Stored data:
BEGIN

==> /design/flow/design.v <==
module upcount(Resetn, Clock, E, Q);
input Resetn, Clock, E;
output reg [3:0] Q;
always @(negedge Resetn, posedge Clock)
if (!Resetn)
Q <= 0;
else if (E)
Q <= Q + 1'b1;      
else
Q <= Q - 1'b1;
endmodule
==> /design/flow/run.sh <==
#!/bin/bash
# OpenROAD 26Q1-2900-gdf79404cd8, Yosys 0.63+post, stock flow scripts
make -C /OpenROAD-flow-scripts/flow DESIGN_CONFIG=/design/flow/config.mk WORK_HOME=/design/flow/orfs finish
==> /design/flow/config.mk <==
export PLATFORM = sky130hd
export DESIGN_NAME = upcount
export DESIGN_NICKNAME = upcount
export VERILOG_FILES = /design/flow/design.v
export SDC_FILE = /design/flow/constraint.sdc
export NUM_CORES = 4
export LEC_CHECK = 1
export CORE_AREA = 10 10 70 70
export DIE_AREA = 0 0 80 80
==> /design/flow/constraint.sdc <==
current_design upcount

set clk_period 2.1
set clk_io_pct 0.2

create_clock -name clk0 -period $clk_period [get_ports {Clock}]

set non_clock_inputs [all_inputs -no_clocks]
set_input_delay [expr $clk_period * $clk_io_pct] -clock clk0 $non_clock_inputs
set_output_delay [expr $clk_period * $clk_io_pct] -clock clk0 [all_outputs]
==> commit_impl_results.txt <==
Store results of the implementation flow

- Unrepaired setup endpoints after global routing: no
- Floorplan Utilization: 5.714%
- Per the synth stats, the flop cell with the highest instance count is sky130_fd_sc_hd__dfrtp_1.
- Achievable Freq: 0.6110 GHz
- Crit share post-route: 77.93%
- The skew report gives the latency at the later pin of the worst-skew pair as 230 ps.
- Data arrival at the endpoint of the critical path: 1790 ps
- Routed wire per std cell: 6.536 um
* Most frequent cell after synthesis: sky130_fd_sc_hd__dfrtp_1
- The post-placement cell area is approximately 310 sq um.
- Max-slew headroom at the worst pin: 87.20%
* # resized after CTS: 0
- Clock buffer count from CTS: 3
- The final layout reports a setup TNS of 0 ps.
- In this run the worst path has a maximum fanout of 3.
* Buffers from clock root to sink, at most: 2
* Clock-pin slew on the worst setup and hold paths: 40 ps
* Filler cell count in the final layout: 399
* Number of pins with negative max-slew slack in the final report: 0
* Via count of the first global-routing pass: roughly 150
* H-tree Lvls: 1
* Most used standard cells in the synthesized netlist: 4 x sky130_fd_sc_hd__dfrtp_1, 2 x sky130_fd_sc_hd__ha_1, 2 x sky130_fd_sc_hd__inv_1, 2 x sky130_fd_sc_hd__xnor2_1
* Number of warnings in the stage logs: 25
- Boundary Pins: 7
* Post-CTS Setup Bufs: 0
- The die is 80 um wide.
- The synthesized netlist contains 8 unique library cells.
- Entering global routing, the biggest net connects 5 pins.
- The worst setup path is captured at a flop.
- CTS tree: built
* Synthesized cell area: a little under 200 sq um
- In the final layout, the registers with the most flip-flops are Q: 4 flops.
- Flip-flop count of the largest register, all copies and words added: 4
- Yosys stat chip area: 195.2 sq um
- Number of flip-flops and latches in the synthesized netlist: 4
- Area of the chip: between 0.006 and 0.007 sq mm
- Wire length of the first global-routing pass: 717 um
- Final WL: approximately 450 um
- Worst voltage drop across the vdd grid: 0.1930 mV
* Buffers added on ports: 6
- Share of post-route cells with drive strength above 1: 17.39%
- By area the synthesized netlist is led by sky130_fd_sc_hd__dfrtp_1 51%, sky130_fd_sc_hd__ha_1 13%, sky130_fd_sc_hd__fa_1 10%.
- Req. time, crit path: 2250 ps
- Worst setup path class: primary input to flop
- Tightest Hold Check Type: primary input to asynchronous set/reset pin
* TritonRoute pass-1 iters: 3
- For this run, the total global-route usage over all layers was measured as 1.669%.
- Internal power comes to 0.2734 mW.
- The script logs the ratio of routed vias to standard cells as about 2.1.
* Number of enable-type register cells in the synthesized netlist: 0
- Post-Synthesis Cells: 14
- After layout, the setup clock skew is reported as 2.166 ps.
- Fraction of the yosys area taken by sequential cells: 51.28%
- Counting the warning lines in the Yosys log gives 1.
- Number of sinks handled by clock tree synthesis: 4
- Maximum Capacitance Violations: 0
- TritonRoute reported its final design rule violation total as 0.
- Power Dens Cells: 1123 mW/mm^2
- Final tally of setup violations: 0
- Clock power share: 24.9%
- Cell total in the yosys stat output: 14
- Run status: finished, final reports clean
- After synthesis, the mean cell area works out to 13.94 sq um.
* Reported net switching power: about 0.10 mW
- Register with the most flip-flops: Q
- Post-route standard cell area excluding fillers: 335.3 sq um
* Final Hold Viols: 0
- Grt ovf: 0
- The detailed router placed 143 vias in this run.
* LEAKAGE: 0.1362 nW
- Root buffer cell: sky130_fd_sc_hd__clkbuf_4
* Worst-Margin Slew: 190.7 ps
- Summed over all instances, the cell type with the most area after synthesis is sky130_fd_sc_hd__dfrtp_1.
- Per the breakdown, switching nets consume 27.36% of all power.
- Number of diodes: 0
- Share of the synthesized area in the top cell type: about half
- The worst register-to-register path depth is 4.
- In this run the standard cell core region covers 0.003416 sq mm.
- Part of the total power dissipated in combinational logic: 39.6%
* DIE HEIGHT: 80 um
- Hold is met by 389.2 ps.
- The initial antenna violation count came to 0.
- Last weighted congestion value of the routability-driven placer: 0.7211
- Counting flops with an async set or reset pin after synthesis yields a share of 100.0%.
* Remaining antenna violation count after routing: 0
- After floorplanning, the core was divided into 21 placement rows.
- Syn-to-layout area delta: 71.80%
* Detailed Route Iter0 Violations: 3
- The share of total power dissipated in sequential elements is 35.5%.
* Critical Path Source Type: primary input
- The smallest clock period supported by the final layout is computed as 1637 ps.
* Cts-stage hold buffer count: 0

END

Work to complete: Some lines in the data above may hold the word "vias". Say how many, with no other words.

Result of this task: 2